__AIM OF THE EXERCISE__.
In the data below, one line contains "clockBufferDepth = 2" and a later one contains "num_rows = 25". Print both, with every line between them, exactly and alone.

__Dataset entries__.
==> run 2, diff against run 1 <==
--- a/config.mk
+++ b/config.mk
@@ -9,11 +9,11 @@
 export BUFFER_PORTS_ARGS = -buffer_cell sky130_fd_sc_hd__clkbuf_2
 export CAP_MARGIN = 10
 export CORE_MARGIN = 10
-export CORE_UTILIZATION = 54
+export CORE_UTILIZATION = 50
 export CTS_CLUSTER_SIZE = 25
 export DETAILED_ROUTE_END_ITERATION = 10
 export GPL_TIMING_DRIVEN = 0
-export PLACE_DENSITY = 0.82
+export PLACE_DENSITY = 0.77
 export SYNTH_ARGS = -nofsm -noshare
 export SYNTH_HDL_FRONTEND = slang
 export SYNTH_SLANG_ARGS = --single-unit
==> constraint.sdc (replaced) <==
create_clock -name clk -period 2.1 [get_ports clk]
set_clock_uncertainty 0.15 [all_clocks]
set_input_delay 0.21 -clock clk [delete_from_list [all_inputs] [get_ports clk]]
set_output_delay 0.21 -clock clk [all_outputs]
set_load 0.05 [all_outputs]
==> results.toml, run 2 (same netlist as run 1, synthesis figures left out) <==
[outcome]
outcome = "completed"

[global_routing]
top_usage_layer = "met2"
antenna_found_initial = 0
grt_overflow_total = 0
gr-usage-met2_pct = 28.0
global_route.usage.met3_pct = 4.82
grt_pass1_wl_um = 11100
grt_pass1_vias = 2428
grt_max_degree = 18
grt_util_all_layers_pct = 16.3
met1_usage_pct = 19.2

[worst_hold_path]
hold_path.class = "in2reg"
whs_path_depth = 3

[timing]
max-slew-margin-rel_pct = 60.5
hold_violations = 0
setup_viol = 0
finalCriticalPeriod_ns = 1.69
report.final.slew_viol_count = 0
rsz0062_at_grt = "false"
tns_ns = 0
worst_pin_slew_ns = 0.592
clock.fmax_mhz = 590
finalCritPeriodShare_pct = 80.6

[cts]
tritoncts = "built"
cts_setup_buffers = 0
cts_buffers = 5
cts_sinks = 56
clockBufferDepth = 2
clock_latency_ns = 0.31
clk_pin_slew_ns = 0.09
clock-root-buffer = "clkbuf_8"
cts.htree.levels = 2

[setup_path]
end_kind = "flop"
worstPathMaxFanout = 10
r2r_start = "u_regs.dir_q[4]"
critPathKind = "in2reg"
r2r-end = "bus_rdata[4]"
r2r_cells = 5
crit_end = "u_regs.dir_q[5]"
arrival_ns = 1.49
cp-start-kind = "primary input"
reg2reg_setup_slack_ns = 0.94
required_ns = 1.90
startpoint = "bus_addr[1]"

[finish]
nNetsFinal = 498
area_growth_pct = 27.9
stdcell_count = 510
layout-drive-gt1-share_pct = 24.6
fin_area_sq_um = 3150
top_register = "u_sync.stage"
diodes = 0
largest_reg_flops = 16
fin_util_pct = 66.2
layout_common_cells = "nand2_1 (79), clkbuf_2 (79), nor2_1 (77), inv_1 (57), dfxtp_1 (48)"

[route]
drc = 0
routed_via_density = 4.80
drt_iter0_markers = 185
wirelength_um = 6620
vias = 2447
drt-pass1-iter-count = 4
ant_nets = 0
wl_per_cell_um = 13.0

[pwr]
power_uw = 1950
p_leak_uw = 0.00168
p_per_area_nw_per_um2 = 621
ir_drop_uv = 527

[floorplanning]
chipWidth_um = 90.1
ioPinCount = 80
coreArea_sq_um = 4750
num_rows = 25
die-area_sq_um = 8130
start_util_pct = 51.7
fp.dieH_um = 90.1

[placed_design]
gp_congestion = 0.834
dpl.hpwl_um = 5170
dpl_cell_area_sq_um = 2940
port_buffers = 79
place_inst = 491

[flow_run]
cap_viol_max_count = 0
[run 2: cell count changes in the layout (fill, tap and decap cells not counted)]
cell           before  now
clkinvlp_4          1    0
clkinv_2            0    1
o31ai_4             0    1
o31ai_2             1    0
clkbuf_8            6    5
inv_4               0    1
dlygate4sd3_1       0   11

...

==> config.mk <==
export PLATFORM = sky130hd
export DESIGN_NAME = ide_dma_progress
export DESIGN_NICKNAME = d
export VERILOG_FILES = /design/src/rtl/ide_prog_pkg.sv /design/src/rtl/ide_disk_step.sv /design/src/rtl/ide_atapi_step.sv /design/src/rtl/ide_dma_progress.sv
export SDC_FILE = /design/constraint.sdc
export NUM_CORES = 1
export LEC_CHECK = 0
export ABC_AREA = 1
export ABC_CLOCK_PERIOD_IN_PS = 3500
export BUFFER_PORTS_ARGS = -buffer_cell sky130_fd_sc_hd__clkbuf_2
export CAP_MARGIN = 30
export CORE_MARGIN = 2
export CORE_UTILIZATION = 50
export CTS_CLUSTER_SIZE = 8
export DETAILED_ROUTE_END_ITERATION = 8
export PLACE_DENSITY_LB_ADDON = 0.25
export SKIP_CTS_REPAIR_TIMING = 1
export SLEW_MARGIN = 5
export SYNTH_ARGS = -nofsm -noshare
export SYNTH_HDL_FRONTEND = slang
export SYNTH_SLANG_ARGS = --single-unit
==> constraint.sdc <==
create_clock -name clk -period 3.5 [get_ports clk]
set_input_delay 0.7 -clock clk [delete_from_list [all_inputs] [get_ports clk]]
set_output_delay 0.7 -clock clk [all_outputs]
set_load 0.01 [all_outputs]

...

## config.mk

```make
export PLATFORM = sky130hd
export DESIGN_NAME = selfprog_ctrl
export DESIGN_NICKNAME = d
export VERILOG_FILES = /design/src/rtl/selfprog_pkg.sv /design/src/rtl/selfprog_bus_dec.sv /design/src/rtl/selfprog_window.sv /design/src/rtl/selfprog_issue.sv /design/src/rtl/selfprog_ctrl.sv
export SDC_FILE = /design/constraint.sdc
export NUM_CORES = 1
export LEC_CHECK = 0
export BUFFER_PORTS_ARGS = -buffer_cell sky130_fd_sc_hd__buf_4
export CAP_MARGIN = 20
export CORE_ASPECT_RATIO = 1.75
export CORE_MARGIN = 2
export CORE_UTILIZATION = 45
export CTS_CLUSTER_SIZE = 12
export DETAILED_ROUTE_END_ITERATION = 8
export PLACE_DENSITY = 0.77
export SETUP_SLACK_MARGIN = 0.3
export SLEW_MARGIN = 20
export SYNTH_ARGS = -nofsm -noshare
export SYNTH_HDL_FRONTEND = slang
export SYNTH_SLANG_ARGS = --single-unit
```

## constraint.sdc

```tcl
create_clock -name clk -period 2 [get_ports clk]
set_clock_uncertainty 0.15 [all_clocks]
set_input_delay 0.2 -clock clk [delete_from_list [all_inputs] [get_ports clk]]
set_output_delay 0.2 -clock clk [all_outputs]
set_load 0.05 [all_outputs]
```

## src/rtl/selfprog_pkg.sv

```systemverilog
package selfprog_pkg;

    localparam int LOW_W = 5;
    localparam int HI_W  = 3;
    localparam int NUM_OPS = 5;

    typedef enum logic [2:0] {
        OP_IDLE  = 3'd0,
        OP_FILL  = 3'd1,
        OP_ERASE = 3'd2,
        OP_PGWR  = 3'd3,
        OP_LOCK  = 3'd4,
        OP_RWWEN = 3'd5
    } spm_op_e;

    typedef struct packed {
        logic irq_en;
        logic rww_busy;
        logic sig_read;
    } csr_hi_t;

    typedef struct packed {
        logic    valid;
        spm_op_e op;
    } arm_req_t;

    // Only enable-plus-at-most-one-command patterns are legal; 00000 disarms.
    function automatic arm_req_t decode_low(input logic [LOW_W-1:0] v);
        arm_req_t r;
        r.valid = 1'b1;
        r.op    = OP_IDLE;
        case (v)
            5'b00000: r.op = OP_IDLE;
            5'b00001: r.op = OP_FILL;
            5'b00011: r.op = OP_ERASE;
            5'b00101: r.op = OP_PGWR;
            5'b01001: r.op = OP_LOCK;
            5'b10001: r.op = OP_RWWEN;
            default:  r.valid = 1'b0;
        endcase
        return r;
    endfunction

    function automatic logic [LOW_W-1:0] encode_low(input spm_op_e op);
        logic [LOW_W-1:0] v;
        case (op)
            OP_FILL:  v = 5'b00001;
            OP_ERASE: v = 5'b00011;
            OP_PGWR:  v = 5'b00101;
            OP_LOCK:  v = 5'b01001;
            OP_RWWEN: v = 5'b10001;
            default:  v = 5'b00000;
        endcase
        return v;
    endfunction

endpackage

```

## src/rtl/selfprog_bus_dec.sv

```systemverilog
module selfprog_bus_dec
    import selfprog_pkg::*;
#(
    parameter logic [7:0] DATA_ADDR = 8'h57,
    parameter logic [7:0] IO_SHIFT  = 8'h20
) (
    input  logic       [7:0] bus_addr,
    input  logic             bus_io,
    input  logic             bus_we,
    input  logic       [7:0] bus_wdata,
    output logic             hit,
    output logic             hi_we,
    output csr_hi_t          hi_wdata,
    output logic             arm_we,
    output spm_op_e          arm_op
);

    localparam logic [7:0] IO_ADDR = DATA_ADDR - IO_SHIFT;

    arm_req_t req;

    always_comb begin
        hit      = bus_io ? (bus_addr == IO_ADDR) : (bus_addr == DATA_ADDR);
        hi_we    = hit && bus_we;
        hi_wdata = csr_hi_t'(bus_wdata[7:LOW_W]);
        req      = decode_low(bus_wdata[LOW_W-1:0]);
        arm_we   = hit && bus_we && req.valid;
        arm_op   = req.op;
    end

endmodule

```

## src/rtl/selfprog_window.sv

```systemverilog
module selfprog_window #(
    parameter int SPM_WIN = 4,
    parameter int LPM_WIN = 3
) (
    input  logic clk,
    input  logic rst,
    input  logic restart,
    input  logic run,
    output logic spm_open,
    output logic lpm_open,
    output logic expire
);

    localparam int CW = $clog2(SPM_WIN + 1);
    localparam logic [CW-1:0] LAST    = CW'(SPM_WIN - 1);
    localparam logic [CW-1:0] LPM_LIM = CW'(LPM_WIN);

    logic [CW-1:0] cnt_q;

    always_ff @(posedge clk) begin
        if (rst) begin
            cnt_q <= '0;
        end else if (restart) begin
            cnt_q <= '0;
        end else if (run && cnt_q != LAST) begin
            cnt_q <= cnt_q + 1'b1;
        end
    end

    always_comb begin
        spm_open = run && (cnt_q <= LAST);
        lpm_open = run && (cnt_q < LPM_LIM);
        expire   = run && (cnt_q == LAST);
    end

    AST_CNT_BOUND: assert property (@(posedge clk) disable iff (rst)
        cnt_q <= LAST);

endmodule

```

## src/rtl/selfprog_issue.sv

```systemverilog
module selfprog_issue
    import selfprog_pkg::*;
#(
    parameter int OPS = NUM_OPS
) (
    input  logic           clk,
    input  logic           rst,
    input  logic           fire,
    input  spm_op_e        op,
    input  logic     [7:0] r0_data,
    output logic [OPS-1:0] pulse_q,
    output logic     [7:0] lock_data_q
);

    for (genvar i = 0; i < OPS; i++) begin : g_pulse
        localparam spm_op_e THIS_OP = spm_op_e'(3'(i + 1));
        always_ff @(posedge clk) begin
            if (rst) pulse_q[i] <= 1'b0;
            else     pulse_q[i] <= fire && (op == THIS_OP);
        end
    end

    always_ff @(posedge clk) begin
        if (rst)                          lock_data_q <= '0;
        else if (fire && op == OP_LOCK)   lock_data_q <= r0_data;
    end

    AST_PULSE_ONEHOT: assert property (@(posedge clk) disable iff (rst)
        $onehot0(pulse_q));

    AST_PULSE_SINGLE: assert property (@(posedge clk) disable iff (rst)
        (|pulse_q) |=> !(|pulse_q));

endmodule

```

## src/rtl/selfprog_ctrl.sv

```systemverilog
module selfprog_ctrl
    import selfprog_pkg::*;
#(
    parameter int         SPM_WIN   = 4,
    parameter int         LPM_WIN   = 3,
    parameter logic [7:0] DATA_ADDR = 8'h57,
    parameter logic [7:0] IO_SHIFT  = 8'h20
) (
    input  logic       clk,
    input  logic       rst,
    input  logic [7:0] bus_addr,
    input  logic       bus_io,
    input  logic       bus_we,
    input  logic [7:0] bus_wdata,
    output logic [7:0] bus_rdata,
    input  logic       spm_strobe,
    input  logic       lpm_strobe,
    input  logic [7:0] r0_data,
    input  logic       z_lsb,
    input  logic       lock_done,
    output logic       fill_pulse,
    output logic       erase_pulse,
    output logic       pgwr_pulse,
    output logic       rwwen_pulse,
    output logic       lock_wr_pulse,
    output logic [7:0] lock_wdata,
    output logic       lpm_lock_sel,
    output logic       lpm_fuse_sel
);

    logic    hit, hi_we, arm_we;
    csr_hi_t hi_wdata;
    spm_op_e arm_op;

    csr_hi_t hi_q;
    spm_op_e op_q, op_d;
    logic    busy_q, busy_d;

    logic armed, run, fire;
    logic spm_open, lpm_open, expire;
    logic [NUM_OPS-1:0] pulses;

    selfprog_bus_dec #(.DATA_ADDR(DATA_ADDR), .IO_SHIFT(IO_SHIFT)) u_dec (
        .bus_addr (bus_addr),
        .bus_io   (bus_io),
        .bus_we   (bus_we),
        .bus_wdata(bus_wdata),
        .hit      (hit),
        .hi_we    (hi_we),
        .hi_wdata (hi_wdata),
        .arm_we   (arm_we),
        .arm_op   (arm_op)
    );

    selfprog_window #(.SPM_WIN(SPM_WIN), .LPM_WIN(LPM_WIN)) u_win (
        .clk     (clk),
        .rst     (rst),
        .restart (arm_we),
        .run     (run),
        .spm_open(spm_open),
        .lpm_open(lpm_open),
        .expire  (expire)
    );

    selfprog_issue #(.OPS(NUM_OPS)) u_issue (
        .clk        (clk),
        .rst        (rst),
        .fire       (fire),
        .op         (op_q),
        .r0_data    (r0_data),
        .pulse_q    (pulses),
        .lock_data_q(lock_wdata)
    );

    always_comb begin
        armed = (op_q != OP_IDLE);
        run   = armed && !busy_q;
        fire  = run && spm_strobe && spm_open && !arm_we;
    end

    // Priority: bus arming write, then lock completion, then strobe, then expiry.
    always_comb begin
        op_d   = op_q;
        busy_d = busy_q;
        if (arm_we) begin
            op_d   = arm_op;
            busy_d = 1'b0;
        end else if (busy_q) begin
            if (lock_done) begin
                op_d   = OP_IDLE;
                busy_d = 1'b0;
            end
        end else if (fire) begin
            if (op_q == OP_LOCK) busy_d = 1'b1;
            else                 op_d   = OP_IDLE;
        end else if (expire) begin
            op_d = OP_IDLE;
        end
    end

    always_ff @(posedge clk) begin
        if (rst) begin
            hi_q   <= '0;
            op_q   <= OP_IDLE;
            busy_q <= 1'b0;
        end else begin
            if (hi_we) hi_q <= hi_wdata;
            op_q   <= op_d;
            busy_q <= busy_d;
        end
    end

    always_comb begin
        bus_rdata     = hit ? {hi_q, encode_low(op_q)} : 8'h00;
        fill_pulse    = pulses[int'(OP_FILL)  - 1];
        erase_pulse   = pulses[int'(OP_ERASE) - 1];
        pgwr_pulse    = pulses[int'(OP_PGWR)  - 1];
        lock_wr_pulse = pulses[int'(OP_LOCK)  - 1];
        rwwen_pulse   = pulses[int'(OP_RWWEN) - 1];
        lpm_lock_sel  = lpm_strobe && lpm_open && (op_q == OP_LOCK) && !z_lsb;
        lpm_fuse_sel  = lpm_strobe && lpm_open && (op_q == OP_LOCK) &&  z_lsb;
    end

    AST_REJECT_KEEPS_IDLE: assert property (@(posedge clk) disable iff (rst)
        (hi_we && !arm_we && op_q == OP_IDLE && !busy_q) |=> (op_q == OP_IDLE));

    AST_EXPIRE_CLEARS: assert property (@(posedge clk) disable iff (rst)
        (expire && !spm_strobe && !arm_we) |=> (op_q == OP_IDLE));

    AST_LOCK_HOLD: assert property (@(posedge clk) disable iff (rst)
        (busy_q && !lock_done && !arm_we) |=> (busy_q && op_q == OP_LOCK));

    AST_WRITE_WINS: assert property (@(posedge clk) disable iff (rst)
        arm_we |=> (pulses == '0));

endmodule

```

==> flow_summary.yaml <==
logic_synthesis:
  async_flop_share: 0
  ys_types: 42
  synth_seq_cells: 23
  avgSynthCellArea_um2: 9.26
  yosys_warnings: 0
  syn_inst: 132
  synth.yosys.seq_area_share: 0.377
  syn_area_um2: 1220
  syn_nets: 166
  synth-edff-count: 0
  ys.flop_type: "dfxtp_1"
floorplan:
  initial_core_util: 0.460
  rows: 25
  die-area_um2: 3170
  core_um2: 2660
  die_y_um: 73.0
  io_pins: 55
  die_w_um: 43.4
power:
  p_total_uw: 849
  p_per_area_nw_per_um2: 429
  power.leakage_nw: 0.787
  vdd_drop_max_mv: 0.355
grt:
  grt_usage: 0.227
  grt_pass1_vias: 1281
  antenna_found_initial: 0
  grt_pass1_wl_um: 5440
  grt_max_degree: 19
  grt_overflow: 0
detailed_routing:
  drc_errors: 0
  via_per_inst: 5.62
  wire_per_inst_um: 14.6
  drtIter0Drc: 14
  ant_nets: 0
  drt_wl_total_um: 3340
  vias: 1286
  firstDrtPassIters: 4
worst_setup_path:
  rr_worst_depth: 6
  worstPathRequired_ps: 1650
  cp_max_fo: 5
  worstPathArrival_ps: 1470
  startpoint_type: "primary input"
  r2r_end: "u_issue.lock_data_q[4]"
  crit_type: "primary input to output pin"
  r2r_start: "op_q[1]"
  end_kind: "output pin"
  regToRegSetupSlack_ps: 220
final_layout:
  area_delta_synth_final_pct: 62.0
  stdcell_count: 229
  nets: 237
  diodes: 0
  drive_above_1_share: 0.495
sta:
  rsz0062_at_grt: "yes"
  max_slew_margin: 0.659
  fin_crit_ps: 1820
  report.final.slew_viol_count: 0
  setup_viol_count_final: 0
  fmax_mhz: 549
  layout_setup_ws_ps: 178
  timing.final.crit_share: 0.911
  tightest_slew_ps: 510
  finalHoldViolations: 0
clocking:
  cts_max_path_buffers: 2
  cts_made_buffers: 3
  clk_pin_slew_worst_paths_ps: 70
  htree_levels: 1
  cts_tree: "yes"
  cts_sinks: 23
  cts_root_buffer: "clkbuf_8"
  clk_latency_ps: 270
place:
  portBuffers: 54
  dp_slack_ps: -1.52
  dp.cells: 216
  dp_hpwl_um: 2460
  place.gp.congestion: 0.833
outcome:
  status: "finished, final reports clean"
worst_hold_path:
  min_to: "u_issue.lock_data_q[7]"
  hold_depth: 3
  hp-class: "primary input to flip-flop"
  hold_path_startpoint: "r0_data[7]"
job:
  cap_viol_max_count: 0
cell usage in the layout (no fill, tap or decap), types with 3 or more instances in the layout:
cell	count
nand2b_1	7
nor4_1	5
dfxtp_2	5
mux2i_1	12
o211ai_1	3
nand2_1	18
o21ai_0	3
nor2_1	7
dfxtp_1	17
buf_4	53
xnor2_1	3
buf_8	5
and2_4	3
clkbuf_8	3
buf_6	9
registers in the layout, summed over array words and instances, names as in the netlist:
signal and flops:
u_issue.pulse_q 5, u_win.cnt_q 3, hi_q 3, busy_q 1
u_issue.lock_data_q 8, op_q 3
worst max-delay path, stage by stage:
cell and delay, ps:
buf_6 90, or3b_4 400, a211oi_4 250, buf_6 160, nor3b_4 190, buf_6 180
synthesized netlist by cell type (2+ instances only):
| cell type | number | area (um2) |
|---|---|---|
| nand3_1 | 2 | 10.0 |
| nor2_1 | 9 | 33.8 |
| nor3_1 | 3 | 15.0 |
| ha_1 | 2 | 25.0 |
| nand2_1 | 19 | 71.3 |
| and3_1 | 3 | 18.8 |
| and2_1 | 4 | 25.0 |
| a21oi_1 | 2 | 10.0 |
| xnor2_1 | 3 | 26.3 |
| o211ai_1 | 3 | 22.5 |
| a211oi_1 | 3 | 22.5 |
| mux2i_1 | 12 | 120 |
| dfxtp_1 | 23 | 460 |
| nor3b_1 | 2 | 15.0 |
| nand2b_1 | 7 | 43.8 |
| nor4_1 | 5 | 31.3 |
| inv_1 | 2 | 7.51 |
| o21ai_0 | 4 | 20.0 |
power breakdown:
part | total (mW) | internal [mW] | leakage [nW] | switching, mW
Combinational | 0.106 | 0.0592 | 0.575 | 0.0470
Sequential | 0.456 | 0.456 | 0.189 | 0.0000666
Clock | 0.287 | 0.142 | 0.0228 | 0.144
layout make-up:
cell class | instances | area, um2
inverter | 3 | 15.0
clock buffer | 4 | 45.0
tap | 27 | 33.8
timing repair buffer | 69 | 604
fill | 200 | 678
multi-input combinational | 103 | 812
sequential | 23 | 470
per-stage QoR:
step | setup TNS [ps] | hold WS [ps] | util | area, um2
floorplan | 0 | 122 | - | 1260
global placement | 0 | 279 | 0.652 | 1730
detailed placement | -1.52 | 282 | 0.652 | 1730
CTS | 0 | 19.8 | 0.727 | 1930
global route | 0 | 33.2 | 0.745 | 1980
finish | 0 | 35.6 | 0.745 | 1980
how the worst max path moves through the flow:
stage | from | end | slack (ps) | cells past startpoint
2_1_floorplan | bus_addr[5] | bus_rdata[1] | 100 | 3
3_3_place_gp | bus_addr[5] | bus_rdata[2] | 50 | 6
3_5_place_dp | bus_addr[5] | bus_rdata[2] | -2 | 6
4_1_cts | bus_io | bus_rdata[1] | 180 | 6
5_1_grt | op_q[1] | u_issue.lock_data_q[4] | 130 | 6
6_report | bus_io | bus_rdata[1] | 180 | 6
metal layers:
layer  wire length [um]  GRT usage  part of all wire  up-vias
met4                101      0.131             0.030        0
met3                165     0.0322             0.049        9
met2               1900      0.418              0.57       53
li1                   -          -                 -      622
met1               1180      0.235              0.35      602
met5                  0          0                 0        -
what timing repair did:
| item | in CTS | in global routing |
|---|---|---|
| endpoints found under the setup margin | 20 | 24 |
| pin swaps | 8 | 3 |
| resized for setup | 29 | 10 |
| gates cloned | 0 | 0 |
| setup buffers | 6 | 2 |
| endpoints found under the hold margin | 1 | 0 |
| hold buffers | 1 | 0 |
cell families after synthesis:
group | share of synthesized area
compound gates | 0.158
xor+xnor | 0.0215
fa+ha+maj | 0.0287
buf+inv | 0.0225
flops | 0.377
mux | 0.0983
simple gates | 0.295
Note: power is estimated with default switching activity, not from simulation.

__WRITTEN SOLUTION__.
clockBufferDepth = 2
clock_latency_ns = 0.31
clk_pin_slew_ns = 0.09
clock-root-buffer = "clkbuf_8"
cts.htree.levels = 2

[setup_path]
end_kind = "flop"
worstPathMaxFanout = 10
r2r_start = "u_regs.dir_q[4]"
critPathKind = "in2reg"
r2r-end = "bus_rdata[4]"
r2r_cells = 5
crit_end = "u_regs.dir_q[5]"
arrival_ns = 1.49
cp-start-kind = "primary input"
reg2reg_setup_slack_ns = 0.94
required_ns = 1.90
startpoint = "bus_addr[1]"

[finish]
nNetsFinal = 498
area_growth_pct = 27.9
stdcell_count = 510
layout-drive-gt1-share_pct = 24.6
fin_area_sq_um = 3150
top_register = "u_sync.stage"
diodes = 0
largest_reg_flops = 16
fin_util_pct = 66.2
layout_common_cells = "nand2_1 (79), clkbuf_2 (79), nor2_1 (77), inv_1 (57), dfxtp_1 (48)"

[route]
drc = 0
routed_via_density = 4.80
drt_iter0_markers = 185
wirelength_um = 6620
vias = 2447
drt-pass1-iter-count = 4
ant_nets = 0
wl_per_cell_um = 13.0

[pwr]
power_uw = 1950
p_leak_uw = 0.00168
p_per_area_nw_per_um2 = 621
ir_drop_uv = 527

[floorplanning]
chipWidth_um = 90.1
ioPinCount = 80
coreArea_sq_um = 4750
num_rows = 25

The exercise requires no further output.